Provided material

------------------------------

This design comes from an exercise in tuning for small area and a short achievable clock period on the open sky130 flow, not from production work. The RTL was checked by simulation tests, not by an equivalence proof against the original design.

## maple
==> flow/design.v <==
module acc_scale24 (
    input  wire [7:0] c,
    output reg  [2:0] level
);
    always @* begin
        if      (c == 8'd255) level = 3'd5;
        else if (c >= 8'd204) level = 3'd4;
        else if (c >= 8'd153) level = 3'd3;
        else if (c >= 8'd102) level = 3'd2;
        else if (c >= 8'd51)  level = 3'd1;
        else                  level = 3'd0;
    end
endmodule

------------------------------

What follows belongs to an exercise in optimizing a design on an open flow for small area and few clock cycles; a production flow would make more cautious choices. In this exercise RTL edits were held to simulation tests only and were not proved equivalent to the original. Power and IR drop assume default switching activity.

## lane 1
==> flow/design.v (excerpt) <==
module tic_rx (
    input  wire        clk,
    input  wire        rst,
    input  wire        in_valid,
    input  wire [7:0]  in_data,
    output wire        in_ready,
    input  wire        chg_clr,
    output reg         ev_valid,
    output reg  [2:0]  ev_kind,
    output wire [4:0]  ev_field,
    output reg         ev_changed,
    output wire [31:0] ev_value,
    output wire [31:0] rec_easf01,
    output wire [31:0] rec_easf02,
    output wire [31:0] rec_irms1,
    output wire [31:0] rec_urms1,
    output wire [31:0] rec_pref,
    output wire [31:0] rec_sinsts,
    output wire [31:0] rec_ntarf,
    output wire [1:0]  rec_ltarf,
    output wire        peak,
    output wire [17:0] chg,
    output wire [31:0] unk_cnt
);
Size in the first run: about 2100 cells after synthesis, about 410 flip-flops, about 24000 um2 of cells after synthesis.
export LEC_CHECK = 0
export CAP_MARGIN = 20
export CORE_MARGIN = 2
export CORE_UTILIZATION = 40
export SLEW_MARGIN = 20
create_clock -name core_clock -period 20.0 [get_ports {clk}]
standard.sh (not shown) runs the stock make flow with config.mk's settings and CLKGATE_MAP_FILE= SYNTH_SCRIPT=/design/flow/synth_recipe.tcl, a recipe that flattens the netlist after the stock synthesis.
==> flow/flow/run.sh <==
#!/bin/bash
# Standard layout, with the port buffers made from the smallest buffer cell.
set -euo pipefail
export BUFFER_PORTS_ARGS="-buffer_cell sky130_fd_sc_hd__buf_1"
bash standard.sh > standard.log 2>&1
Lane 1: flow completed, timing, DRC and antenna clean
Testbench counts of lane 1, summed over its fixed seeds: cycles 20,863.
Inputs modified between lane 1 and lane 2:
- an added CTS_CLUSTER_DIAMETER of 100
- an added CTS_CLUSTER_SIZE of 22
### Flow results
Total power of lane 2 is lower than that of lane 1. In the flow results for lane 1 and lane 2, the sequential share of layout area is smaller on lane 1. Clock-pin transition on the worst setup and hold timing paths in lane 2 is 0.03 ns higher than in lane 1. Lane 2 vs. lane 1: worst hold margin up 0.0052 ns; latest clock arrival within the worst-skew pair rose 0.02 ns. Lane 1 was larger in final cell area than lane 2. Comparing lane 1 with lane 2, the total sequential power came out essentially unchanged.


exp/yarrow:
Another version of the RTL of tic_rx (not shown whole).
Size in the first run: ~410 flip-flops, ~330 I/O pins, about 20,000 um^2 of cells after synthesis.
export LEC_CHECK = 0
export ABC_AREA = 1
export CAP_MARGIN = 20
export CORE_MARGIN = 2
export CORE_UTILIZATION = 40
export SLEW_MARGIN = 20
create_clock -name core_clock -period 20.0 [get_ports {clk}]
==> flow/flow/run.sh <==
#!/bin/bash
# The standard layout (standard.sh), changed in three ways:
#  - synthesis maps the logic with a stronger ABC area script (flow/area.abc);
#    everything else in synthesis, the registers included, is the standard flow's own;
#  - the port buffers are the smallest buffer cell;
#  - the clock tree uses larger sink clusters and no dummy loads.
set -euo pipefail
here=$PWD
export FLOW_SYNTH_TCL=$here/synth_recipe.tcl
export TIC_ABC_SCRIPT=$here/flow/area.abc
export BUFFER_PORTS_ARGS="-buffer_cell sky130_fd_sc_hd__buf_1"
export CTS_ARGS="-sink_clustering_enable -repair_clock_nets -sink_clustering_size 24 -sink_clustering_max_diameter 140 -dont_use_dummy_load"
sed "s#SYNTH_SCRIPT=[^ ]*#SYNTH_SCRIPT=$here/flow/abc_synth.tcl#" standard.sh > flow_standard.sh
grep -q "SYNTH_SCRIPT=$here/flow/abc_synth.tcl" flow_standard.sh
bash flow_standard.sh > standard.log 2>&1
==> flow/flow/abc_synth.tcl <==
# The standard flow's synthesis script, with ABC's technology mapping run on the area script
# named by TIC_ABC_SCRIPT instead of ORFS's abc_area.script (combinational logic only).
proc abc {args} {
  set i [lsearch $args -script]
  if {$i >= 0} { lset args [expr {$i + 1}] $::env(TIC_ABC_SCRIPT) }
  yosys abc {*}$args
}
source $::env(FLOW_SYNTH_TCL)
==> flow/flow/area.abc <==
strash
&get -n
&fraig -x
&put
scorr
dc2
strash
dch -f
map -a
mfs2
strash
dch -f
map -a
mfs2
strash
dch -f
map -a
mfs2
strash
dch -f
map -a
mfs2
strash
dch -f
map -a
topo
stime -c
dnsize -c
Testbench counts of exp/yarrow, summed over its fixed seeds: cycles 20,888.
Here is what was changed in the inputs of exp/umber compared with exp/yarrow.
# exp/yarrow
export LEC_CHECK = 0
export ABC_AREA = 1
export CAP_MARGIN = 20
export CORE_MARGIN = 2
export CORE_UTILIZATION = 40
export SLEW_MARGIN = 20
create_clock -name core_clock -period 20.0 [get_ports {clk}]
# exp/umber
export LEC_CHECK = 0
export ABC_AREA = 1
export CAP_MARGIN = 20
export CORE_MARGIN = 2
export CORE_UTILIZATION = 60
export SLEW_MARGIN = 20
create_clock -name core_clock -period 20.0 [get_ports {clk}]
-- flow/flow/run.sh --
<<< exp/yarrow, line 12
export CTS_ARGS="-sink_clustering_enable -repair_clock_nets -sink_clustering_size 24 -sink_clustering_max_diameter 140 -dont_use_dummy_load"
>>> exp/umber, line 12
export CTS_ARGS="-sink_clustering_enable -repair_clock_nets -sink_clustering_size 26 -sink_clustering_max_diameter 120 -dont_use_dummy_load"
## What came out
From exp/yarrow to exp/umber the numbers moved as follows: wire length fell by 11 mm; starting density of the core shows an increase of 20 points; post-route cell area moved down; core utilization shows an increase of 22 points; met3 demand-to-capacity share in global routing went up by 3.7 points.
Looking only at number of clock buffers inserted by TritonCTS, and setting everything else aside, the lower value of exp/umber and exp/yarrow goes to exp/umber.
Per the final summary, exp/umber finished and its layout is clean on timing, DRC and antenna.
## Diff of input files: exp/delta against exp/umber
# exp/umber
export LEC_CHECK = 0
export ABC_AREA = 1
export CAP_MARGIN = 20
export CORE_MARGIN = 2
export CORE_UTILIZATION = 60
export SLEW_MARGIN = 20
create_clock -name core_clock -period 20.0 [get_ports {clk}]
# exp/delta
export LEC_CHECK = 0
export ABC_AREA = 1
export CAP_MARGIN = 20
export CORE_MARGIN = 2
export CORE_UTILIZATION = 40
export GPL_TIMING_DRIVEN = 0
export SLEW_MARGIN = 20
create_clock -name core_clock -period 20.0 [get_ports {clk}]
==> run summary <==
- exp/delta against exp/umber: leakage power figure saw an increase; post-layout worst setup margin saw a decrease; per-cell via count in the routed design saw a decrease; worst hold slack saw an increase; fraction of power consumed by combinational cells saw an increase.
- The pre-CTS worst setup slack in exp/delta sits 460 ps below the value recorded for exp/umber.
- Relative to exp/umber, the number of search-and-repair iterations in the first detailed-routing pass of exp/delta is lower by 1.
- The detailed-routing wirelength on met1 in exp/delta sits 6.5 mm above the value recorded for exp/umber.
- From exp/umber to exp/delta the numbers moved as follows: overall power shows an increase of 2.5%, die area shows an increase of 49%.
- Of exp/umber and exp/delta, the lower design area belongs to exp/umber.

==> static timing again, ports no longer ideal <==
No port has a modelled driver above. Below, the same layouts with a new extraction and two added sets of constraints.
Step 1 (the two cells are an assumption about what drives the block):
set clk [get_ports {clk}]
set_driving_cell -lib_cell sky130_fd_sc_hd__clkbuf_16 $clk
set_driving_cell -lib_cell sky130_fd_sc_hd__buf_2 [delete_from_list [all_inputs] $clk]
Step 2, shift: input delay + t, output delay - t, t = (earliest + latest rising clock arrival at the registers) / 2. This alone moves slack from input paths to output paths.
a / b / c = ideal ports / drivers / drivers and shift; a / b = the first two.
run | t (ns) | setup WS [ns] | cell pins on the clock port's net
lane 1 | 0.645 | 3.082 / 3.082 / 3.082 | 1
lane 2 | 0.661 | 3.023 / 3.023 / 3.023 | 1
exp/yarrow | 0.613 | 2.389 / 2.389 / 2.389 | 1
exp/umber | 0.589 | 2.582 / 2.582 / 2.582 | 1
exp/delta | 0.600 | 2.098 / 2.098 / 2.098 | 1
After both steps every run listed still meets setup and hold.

------------------------------

Exercise goal
In the listing above, find the line containing "This design comes" and the line containing "always @* begin", then repeat those two lines and everything between them exactly.

Solution for this exercise
This design comes from an exercise in tuning for small area and a short achievable clock period on the open sky130 flow, not from production work. The RTL was checked by simulation tests, not by an equivalence proof against the original design.

## maple
==> flow/design.v <==
module acc_scale24 (
    input  wire [7:0] c,
    output reg  [2:0] level
);
    always @* begin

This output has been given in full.